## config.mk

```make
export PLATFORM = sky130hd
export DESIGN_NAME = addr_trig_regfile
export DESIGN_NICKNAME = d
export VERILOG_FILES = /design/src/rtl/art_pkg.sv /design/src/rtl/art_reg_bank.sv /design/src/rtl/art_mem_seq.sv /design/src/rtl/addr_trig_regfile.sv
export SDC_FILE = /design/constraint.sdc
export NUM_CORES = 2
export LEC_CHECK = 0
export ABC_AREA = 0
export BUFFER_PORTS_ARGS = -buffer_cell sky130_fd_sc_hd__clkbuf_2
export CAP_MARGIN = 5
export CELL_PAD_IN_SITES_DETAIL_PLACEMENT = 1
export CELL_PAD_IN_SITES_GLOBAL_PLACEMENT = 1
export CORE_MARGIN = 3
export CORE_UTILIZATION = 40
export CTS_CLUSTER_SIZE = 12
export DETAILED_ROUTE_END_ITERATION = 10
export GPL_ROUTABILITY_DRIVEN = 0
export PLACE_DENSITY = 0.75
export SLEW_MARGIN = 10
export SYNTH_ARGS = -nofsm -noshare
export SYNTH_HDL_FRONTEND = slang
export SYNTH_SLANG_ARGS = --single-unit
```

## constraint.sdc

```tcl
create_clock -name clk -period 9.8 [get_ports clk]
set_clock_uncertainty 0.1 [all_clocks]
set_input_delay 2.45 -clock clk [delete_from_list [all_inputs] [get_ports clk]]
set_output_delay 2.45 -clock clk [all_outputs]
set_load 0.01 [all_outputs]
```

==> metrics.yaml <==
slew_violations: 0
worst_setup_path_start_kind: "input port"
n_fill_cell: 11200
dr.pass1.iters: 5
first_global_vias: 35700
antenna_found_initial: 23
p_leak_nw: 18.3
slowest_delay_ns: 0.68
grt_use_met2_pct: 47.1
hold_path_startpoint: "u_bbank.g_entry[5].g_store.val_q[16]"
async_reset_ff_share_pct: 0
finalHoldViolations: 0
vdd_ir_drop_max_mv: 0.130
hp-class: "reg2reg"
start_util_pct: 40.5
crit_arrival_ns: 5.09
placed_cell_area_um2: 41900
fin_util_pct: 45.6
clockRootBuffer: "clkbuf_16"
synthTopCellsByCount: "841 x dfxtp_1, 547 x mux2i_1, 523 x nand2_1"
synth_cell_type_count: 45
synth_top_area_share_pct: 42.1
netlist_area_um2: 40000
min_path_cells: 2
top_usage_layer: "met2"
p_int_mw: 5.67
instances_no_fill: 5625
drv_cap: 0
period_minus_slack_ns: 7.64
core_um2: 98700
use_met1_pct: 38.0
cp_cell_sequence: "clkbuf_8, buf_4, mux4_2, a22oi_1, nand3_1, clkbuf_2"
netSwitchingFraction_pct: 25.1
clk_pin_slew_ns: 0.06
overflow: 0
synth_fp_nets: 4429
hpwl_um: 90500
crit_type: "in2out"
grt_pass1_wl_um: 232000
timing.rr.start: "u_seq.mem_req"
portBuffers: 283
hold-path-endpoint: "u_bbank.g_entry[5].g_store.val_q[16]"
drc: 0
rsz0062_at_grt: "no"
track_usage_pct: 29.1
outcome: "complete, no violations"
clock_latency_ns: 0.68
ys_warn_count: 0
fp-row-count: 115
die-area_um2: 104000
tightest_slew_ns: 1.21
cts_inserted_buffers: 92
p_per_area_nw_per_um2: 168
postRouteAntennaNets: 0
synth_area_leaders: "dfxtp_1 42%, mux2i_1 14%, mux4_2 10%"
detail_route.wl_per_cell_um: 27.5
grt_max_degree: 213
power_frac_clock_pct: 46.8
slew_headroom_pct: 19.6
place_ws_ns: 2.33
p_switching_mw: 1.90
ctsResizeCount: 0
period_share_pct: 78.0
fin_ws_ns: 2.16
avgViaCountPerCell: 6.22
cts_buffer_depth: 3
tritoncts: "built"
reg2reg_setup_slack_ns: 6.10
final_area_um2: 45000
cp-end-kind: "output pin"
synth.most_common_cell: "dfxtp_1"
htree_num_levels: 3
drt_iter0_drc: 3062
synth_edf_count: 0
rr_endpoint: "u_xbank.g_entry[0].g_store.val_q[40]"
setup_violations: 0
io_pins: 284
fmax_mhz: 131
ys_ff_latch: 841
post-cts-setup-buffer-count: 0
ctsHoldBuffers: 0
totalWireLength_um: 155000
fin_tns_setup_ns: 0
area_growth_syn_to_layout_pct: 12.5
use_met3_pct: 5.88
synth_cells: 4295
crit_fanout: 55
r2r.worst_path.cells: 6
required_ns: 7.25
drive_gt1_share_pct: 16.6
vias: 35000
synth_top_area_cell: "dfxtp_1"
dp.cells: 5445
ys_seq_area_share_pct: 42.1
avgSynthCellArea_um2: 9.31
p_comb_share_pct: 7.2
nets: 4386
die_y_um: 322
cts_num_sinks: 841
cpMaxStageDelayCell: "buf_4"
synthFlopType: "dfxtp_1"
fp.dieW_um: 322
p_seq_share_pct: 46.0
===== config.mk =====
export PLATFORM = sky130hd
export DESIGN_NAME = serctl_port
export DESIGN_NICKNAME = d
export VERILOG_FILES = /design/src/rtl/serctl_pkg.sv /design/src/rtl/serctl_sync.sv /design/src/rtl/serctl_shift.sv /design/src/rtl/serctl_regbank.sv /design/src/rtl/serctl_port.sv
export SDC_FILE = /design/constraint.sdc
export NUM_CORES = 1
export LEC_CHECK = 0
export BUFFER_PORTS_ARGS = -buffer_cell sky130_fd_sc_hd__buf_4
export CORE_MARGIN = 4
export CORE_UTILIZATION = 53
export CTS_BUF_LIST = sky130_fd_sc_hd__clkbuf_4 sky130_fd_sc_hd__clkbuf_8 sky130_fd_sc_hd__clkbuf_16
export DETAILED_ROUTE_END_ITERATION = 10
export PLACE_DENSITY = 0.78
export SLEW_MARGIN = 10
export SYNTH_ARGS = -nofsm -noshare
export SYNTH_HDL_FRONTEND = slang
export SYNTH_SLANG_ARGS = --single-unit

===== constraint.sdc =====
create_clock -name clk -period 1.9 [get_ports clk]
set_input_delay 0.285 -clock clk [delete_from_list [all_inputs] [get_ports clk]]
set_output_delay 0.285 -clock clk [all_outputs]
set_load 0.1 [all_outputs]

===== src/rtl/serctl_pkg.sv =====
package serctl_pkg;
  localparam int ADDR_W = 2;

  typedef enum logic [ADDR_W-1:0] {
    SEL_LEFT  = 2'b00,
    SEL_CTRL  = 2'b01,
    SEL_RIGHT = 2'b10,
    SEL_RSVD  = 2'b11
  } reg_sel_e;
endpackage
<file path="config.mk">
export PLATFORM = sky130hd
export DESIGN_NAME = cfg_seq_top
export DESIGN_NICKNAME = d
export VERILOG_FILES = /design/src/rtl/cfg_seq_pkg.sv /design/src/rtl/cfg_seq_timer.sv /design/src/rtl/cfg_seq_scan.sv /design/src/rtl/cfg_seq_frames.sv /design/src/rtl/cfg_seq_top.sv
export SDC_FILE = /design/constraint.sdc
export NUM_CORES = 1
export LEC_CHECK = 0
export ABC_AREA = 0
export BUFFER_PORTS_ARGS = -buffer_cell sky130_fd_sc_hd__buf_2
export CORE_ASPECT_RATIO = 0.75
export CORE_MARGIN = 1
export CORE_UTILIZATION = 35
export CTS_CLUSTER_SIZE = 30
export DETAILED_ROUTE_END_ITERATION = 8
export MAX_ROUTING_LAYER = met4
export PLACE_DENSITY = 0.66
export SLEW_MARGIN = 20
export SYNTH_ARGS = -nofsm -noshare
export SYNTH_HDL_FRONTEND = slang
export SYNTH_SLANG_ARGS = --single-unit
</file>
<file path="constraint.sdc">
create_clock -name clk_i -period 4.2 [get_ports clk_i]
set_input_delay 0.21 -clock clk_i [delete_from_list [all_inputs] [get_ports clk_i]]
set_output_delay 0.21 -clock clk_i [all_outputs]
set_load 0.03 [all_outputs]
</file>
<file path="src/rtl/cfg_seq_pkg.sv">
package cfg_seq_pkg;
  typedef enum logic [3:0] {
    ST_PWR_WAIT  = 4'd0,
    ST_TIMEOUT   = 4'd1,
    ST_WIPE      = 4'd2,
    ST_RDY_WAIT  = 4'd3,
    ST_WIPE_LAST = 4'd4,
    ST_MST_DLY   = 4'd5,
    ST_LOAD      = 4'd6,
    ST_STARTUP   = 4'd7,
    ST_OPER      = 4'd8,
    ST_ERROR     = 4'd9
  } seq_state_e;
endpackage

</file>
<file path="src/rtl/cfg_seq_timer.sv">
module cfg_seq_timer #(
  parameter int W = 8
) (
  input  logic         clk_i,
  input  logic         rst_ni,
  input  logic         load_i,
  input  logic [W-1:0] val_i,
  output logic         zero_o
);
  logic [W-1:0] cnt_q;

  always_ff @(posedge clk_i or negedge rst_ni) begin
    if (!rst_ni)              cnt_q <= '0;
    else if (load_i)          cnt_q <= val_i - W'(1);
    else if (cnt_q != '0)     cnt_q <= cnt_q - W'(1);
  end

  assign zero_o = (cnt_q == '0);

  p_timer_step_r3: assert property (@(posedge clk_i) disable iff (!rst_ni)
    (!load_i && cnt_q != '0) |=> (cnt_q == $past(cnt_q) - W'(1)));
endmodule

</file>
<file path="src/rtl/cfg_seq_scan.sv">
module cfg_seq_scan #(
  parameter int NF = 8,
  parameter int AW = 3
) (
  input  logic          clk_i,
  input  logic          rst_ni,
  input  logic          restart_i,
  input  logic          step_i,
  output logic [AW-1:0] addr_o,
  output logic          last_o
);
  logic [AW-1:0] addr_q;

  assign last_o = (addr_q == AW'(NF - 1));

  always_ff @(posedge clk_i or negedge rst_ni) begin
    if (!rst_ni)        addr_q <= '0;
    else if (restart_i) addr_q <= '0;
    else if (step_i)    addr_q <= last_o ? '0 : addr_q + AW'(1);
  end

  assign addr_o = addr_q;

  p_scan_wrap_r4: assert property (@(posedge clk_i) disable iff (!rst_ni)
    (step_i && !restart_i && last_o) |=> (addr_q == '0));
  p_scan_range_r4: assert property (@(posedge clk_i) disable iff (!rst_ni)
    addr_q <= AW'(NF - 1));
endmodule

</file>
<file path="src/rtl/cfg_seq_frames.sv">
module cfg_seq_frames #(
  parameter int LW = 8
) (
  input  logic          clk_i,
  input  logic          rst_ni,
  input  logic          clr_i,
  input  logic          inc_i,
  input  logic [LW-1:0] len_i,
  output logic          hit_o
);
  logic [LW-1:0] cnt_q;

  always_ff @(posedge clk_i or negedge rst_ni) begin
    if (!rst_ni)     cnt_q <= '0;
    else if (clr_i)  cnt_q <= '0;
    else if (inc_i)  cnt_q <= cnt_q + LW'(1);
  end

  // widened compare: frame number len_i reached on this increment
  assign hit_o = inc_i && (({1'b0, cnt_q} + (LW+1)'(1)) == {1'b0, len_i});

  p_cnt_clear_r8: assert property (@(posedge clk_i) disable iff (!rst_ni)
    clr_i |=> (cnt_q == '0));
endmodule

</file>
<file path="src/rtl/cfg_seq_top.sv">
module cfg_seq_top
  import cfg_seq_pkg::*;
#(
  parameter int POR_CYC     = 20,
  parameter int MWAIT_CYC   = 6,
  parameter int STARTUP_CYC = 4,
  parameter int NUM_FRAMES  = 8,
  parameter int LEN_W       = 8,
  parameter int MODE_W      = 3,
  localparam int ADDR_W     = (NUM_FRAMES > 1) ? $clog2(NUM_FRAMES) : 1,
  localparam int T_A        = (4 * POR_CYC > MWAIT_CYC) ? 4 * POR_CYC : MWAIT_CYC,
  localparam int T_MAX      = (T_A > STARTUP_CYC) ? T_A : STARTUP_CYC,
  localparam int TMR_W      = $clog2(T_MAX + 1)
) (
  input  logic              clk_i,
  input  logic              rst_ni,
  input  logic              supply_ok_i,
  input  logic              selftest_ok_i,
  input  logic              prog_ni,
  input  logic [MODE_W-1:0] mode_i,
  input  logic              init_i,
  input  logic              frame_done_i,
  input  logic              frame_err_i,
  input  logic [LEN_W-1:0]  len_i,
  output logic              init_low_o,
  output logic              clr_en_o,
  output logic [ADDR_W-1:0] clr_addr_o,
  output logic              cclk_en_o,
  output logic              done_o,
  output logic [MODE_W-1:0] mode_o,
  output logic [3:0]        state_o
);
  seq_state_e state_q, state_d;
  logic [MODE_W-1:0] mode_q;

  logic              tmr_load, tmr_zero;
  logic [TMR_W-1:0]  tmr_val;
  logic              scan_restart, scan_step, scan_last;
  logic              cnt_clr, cnt_inc, cnt_hit;
  logic              mode_latch;

  cfg_seq_timer #(.W(TMR_W)) u_timer (
    .clk_i  (clk_i),
    .rst_ni (rst_ni),
    .load_i (tmr_load),
    .val_i  (tmr_val),
    .zero_o (tmr_zero)
  );

  cfg_seq_scan #(.NF(NUM_FRAMES), .AW(ADDR_W)) u_scan (
    .clk_i     (clk_i),
    .rst_ni    (rst_ni),
    .restart_i (scan_restart),
    .step_i    (scan_step),
    .addr_o    (clr_addr_o),
    .last_o    (scan_last)
  );

  cfg_seq_frames #(.LW(LEN_W)) u_frames (
    .clk_i  (clk_i),
    .rst_ni (rst_ni),
    .clr_i  (cnt_clr),
    .inc_i  (cnt_inc),
    .len_i  (len_i),
    .hit_o  (cnt_hit)
  );

  always_comb begin
    state_d      = state_q;
    tmr_load     = 1'b0;
    tmr_val      = '0;
    scan_restart = 1'b0;
    scan_step    = 1'b0;
    cnt_clr      = 1'b0;
    cnt_inc      = 1'b0;
    mode_latch   = 1'b0;
    unique case (state_q)
      ST_PWR_WAIT: begin
        if (supply_ok_i && selftest_ok_i) begin
          state_d  = ST_TIMEOUT;
          tmr_load = 1'b1;
          tmr_val  = mode_i[0] ? TMR_W'(POR_CYC) : TMR_W'(4 * POR_CYC);
        end
      end
      ST_TIMEOUT: begin
        if (tmr_zero) begin
          state_d      = ST_WIPE;
          scan_restart = 1'b1;
        end
      end
      ST_WIPE: begin
        scan_step = 1'b1;
        if (prog_ni && scan_last) state_d = ST_RDY_WAIT;
      end
      ST_RDY_WAIT: begin
        scan_step = 1'b1;
        if (init_i) begin
          state_d      = ST_WIPE_LAST;
          scan_restart = 1'b1;
        end
      end
      ST_WIPE_LAST: begin
        scan_step = 1'b1;
        if (scan_last) begin
          if (!mode_i[0]) begin
            state_d  = ST_MST_DLY;
            tmr_load = 1'b1;
            tmr_val  = TMR_W'(MWAIT_CYC);
          end else begin
            state_d    = ST_LOAD;
            mode_latch = 1'b1;
            cnt_clr    = 1'b1;
          end
        end
      end
      ST_MST_DLY: begin
        if (tmr_zero) begin
          state_d    = ST_LOAD;
          mode_latch = 1'b1;
          cnt_clr    = 1'b1;
        end
      end
      ST_LOAD: begin
        if (frame_err_i) begin
          state_d = ST_ERROR;
        end else if (frame_done_i) begin
          cnt_inc = 1'b1;
          if (cnt_hit) begin
            state_d  = ST_STARTUP;
            tmr_load = 1'b1;
            tmr_val  = TMR_W'(STARTUP_CYC);
          end
        end
      end
      ST_STARTUP: if (tmr_zero) state_d = ST_OPER;
      ST_OPER:    state_d = ST_OPER;
      ST_ERROR:   state_d = ST_ERROR;
      default:    state_d = ST_PWR_WAIT;
    endcase

    // reprogram request overrides everything past the power wait
    if (!prog_ni && state_q != ST_PWR_WAIT && state_q != ST_WIPE) begin
      state_d      = ST_WIPE;
      scan_restart = 1'b1;
      tmr_load     = 1'b0;
      mode_latch   = 1'b0;
      cnt_inc      = 1'b0;
    end
  end

  always_ff @(posedge clk_i or negedge rst_ni) begin
    if (!rst_ni) begin
      state_q <= ST_PWR_WAIT;
      mode_q  <= '0;
    end else begin
      state_q <= state_d;
      if (mode_latch) mode_q <= mode_i;
    end
  end

  assign init_low_o = (state_q == ST_PWR_WAIT) || (state_q == ST_TIMEOUT) ||
                      (state_q == ST_WIPE)     || (state_q == ST_ERROR);
  assign clr_en_o   = (state_q == ST_WIPE) || (state_q == ST_RDY_WAIT) ||
                      (state_q == ST_WIPE_LAST);
  assign cclk_en_o  = !mode_q[0] && ((state_q == ST_LOAD) || (state_q == ST_STARTUP));
  assign done_o     = (state_q == ST_OPER);
  assign mode_o     = mode_q;
  assign state_o    = state_q;

  p_pwr_hold_r2: assert property (@(posedge clk_i) disable iff (!rst_ni)
    (state_q == ST_PWR_WAIT && !(supply_ok_i && selftest_ok_i)) |=> state_q == ST_PWR_WAIT);
  p_timeout_entry_r3: assert property (@(posedge clk_i) disable iff (!rst_ni)
    (state_q == ST_TIMEOUT) |->
      ($past(state_q) == ST_PWR_WAIT || $past(state_q) == ST_TIMEOUT));
  p_last_wipe_start_r6: assert property (@(posedge clk_i) disable iff (!rst_ni)
    (state_q == ST_WIPE_LAST && $past(state_q) != ST_WIPE_LAST) |-> clr_addr_o == '0);
  p_load_entry_r7: assert property (@(posedge clk_i) disable iff (!rst_ni)
    (state_q == ST_LOAD && $past(state_q) != ST_LOAD) |->
      ($past(state_q) == ST_WIPE_LAST || $past(state_q) == ST_MST_DLY));
  p_err_hold_r9: assert property (@(posedge clk_i) disable iff (!rst_ni)
    (state_q == ST_ERROR && prog_ni) |=> state_q == ST_ERROR);
  p_err_pulls_r9: assert property (@(posedge clk_i) disable iff (!rst_ni)
    (state_q == ST_ERROR) |-> init_low_o);
  p_prog_restart_r11: assert property (@(posedge clk_i) disable iff (!rst_ni)
    (!prog_ni && state_q != ST_PWR_WAIT) |=> state_q == ST_WIPE);
endmodule

</file>
==> results.cfg <==
[grt]
grt_overflow = 0
grt_max_degree = 26
grt_pass1_wl_um = 6900
grt_pass1_vias = 1453
gr-usage-all-layers_pct = 16.45
antenna_found_initial = 0

[clock_network]
clk_pin_slew_ns = 0.09
cts_made_buffers = 3
cts_setup_buffers = 0
root_buffer = clkbuf_8
cts_tree = built
worstSkewPairLatency_ns = 0.27
clockBufferDepth = 2
cts_sinks = 25
h-tree-depth = 1

[cells_and_area]
seq_area_um2 = 625.6
drive_above_1_share_pct = 22.03
syn2layout_area_growth_pct = 15.10
finalInstanceArea_um2 = 2012
antennaDiodeCount = 0
utilization_pct = 43.51
multiInputGateArea_um2 = 1065
nFillCells = 484
final_net_count = 260

[logic_synthesis]
synth-seq-cells = 25
synthFlopType = dfrtp_1
syn_area_per_cell_um2 = 8.526
synth_warnings = 0
syn_area_um2 = 1748
syn-num-nets = 228
yosysUniqueCellTypes = 51
ys_seq_area_share_pct = 35.79
synth_edf_count = 0
synthCells = 205
async_flop_share_pct = 100.0

[sta]
fin_tns_setup_ns = 0
slew_violations = 0
timing_worst_slew_pin_value_ns = 0.7739
setup_ws_ns = 0.7946
slew_headroom_pct = 48.01
grt_setup_unrepaired = false
final.period_utilization_pct = 81.08
setup_viol_count_final = 0
fmax_ghz = 0.2936
finClkSkew_ns = 0.002895
finalHoldViolCount = 0
layout_min_cycle_time_ns = 3.405

[worst_setup_path]
slowest_stage = dfrtp_1
worstSetupEndpointType = flop
crit_required_ns = 4.41
worstSetupStartpointType = flop
worstPathCellList = and3b_2 > nand2_2 > nor4_2 > o2111ai_1 > nor3_1 > nor3_1 > a21oi_1 > ha_1 > inv_1 > or3_1 > a31oi_1 > o21ai_0 > a21oi_1
path_class = reg -> reg
crit_arrival_ns = 3.61
cpPeakStageDelay_ns = 0.69
path_max_fanout = 19

[drt]
drt-initial-drc-count = 134
drcViolationCount = 0
wl_per_cell_um = 13.63
finalWirelength_um = 3995
num_vias = 1606
vias_per_cell = 5.481
ant_nets = 0
firstDrtPassIters = 4

[floorplan]
core_um2 = 4624
initial_core_util_pct = 37.80
dieArea_um2 = 5284
fp.dieH_um = 63.20
ios = 33
die_w_um = 83.60
num_rows = 21

[placed_design]
gp_congestion = 0.8527
io_buffers = 32
placed_area_um2 = 1956
dpl.hpwl_um = 2956
pre_cts_ws_ns = 0.8618

[power_and_ir_drop]
p_leak_nw = 0.9168
vdd_drop_max_v = 0.0003276
power.density_nw_per_um2 = 566.9

[run]
maxCapViolations = 0

[run_status]
status = complete, no violations

[worst_hold_path]
worstHoldPathType = in -> reg
==> worst max-delay path: cells and delay by family (launching register included) <==
kind                     cells  cell delay [ns]
AO/OA/AOI/OAI                5             0.82
buffers and inverters        1             0.07
adder cells (fa/ha/maj)      1             0.20
AND/OR/NAND/NOR              6             1.57
flip-flops                   1             0.69
==> routing by layer <==
layer	up-vias	GRT usage [%]	wire length, µm
met5	-	-	0
met4	0	3.390	0
met3	0	2.883	272
met2	46	23.88	1765
met1	758	24.00	1958
li1	802	-	-
==> stage by stage <==
stage	instances	hold slack, ns	power (mW)
2_1_floorplan	205	-0.08559	0.8519
4_1_cts	293	0.1577	1.146
5_1_grt	293	0.1550	1.240
6_report	293	0.1623	1.141
3_3_place_gp	288	0.2426	0.9918
3_5_place_dp	288	0.2448	0.9902
==> final timing paths <==
kind                             from                 to  slack [ns]  cells past startpoint
max                        state_o[1]   u_timer.cnt_q[6]        0.79                     13
min                         mode_i[1]          mode_o[1]        0.16                      2
max reg2reg                state_o[1]   u_timer.cnt_q[6]        0.79                     13
min reg2reg                 mode_o[1]          mode_o[1]        0.51                      1
max in group asynchronous      rst_ni  u_frames.cnt_q[0]        3.35                      2
min in group asynchronous      rst_ni          mode_o[1]        0.46                      2
==> sequential cells by signal (all words and copies together), names as in the netlist <==
| register | count |
|---|---|
| u_timer.cnt_q | 7 |
| u_scan.addr_o | 3 |
| mode_o | 3 |
| u_frames.cnt_q | 8 |
| state_o | 4 |
==> cells in the final DEF, fill, tap and decap left out, types with 5 or more instances in the layout <==
cell type / synthesis / final
inv_1: 5 / 5
xnor2_1: 9 / 9
xor2_1: 7 / 7
or3_1: 5 / 5
buf_2: 1 / 32
a31oi_1: 5 / 5
o21ai_0: 15 / 15
nand2_1: 17 / 17
nor2_1: 27 / 27
a21oi_1: 14 / 14
nor3_1: 8 / 8
dfrtp_1: 25 / 25
==> final cells by class <==
class                      instances  area share (%)
multi-input combinational        167           52.92
timing repair buffer              35           9.204
sequential                        25           31.09
tap                               57           3.545
clock buffer                       3           2.052
clock inverter                     1          0.2488
inverter                           5          0.9328
==> synth_stat cells (5+ instances only) <==
library cell	count	area [µm²]
nor2_1	27	101.4
dfrtp_1	25	625.6
nand2_1	17	63.81
o21ai_0	15	75.07
a21oi_1	14	70.07
xnor2_1	9	78.83
nor3_1	8	40.04
xor2_1	7	61.31
clkbuf_1	6	22.52
a31oi_1	5	31.28
inv_1	5	18.77
or3_1	5	31.28
==> kinds of logic (layout without fill, tap and decap cells) <==
kind of cell             count (synthesis)  after routing  share of synthesized area [%]
buffers and inverters                   13             44                          3.292
AO/OA/AOI/OAI                           53             53                          19.90
adder cells (fa/ha/maj)                  4              4                          2.863
AND/OR/NAND/NOR                         89             89                          27.13
multiplexers                             5              5                          3.006
XOR/XNOR                                16             16                          8.018
flip-flops                              25             25                          35.79
==> timing repair <==
| item | CTS | global route |
|---|---|---|
| setup endpoints to repair | 0 | 0 |
| hold buffers | 1 | 0 |
| endpoints found under the hold margin | 25 | 0 |
| gates resized for setup | 0 | 0 |
==> power by group <==
group | internal, mW | switching, mW | total, mW
Sequential | 0.308 | 0.0872 | 0.396
Clock | 0.0666 | 0.0812 | 0.148
Combinational | 0.244 | 0.353 | 0.597
Total | 0.619 | 0.521 | 1.14
No activity file was read; power rests on OpenSTA's default activity.
===== src/rtl/cascade_merge.sv =====
module cascade_merge
  import cmp_pkg::*;
(
  input  verdict_t local_v,
  input  verdict_t carry_v,
  output verdict_t out_v
);
  // A strict local decision wins; equality defers to the lower stage
  assign out_v = (local_v.gt || local_v.lt) ? local_v : carry_v;
endmodule


===== src/rtl/latched_mag_comparator.sv =====
module latched_mag_comparator
  import cmp_pkg::*;
#(
  parameter int WIDTH = 8
) (
  input  logic             clk,
  input  logic             rst,
  input  logic             cmp_unsigned,
  input  logic             p_load_en,
  input  logic [WIDTH-1:0] p_in,
  input  logic [WIDTH-1:0] q_in,
  input  logic             gt_in,
  input  logic             lt_in,
  output logic             gt_out,
  output logic             lt_out
);
  logic [WIDTH-1:0] p_eff;
  cmp_mode_e        mode;
  verdict_t         local_v, carry_v, out_v;

  assign mode    = cmp_unsigned ? MODE_UNSIGNED : MODE_SIGNED;
  assign carry_v = '{gt: gt_in, lt: lt_in};

  p_hold #(.WIDTH(WIDTH)) u_hold (
    .clk    (clk),
    .rst    (rst),
    .load_en(p_load_en),
    .d      (p_in),
    .q_eff  (p_eff)
  );

  mag_core #(.WIDTH(WIDTH)) u_core (
    .a   (p_eff),
    .b   (q_in),
    .mode(mode),
    .res (local_v)
  );

  cascade_merge u_merge (
    .local_v(local_v),
    .carry_v(carry_v),
    .out_v  (out_v)
  );

  assign gt_out = out_v.gt;
  assign lt_out = out_v.lt;
endmodule


===== config.mk =====
export PLATFORM = sky130hd
export DESIGN_NAME = latched_mag_comparator
export DESIGN_NICKNAME = d
export VERILOG_FILES = /design/src/rtl/cmp_pkg.sv /design/src/rtl/p_hold.sv /design/src/rtl/mag_core.sv /design/src/rtl/cascade_merge.sv /design/src/rtl/latched_mag_comparator.sv
export SDC_FILE = /design/constraint.sdc
export NUM_CORES = 1
export LEC_CHECK = 0
export ABC_AREA = 1
export ABC_CLOCK_PERIOD_IN_PS = 10000
export BUFFER_PORTS_ARGS = -buffer_cell sky130_fd_sc_hd__buf_2
export CAP_MARGIN = 20
export CORE_MARGIN = 1
export CORE_UTILIZATION = 56
export DETAILED_ROUTE_END_ITERATION = 8
export PLACE_DENSITY_LB_ADDON = 0.2
export SYNTH_ARGS = -nofsm -noshare
export SYNTH_HDL_FRONTEND = slang
export SYNTH_SLANG_ARGS = --single-unit

===== constraint.sdc =====
create_clock -name clk -period 10 [get_ports clk]
set_clock_uncertainty 0.2 [all_clocks]
set_input_delay 3 -clock clk [delete_from_list [all_inputs] [get_ports clk]]
set_output_delay 3 -clock clk [all_outputs]
set_load 0.005 [all_outputs]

> [What to produce]: Above are the records; copy exactly the lines from the line with "final_area_um2: 45000" through the line with "totalWireLength_um: 155000", both included.

> [Output for this task]:
final_area_um2: 45000
cp-end-kind: "output pin"
synth.most_common_cell: "dfxtp_1"
htree_num_levels: 3
drt_iter0_drc: 3062
synth_edf_count: 0
rr_endpoint: "u_xbank.g_entry[0].g_store.val_q[40]"
setup_violations: 0
io_pins: 284
fmax_mhz: 131
ys_ff_latch: 841
post-cts-setup-buffer-count: 0
ctsHoldBuffers: 0
totalWireLength_um: 155000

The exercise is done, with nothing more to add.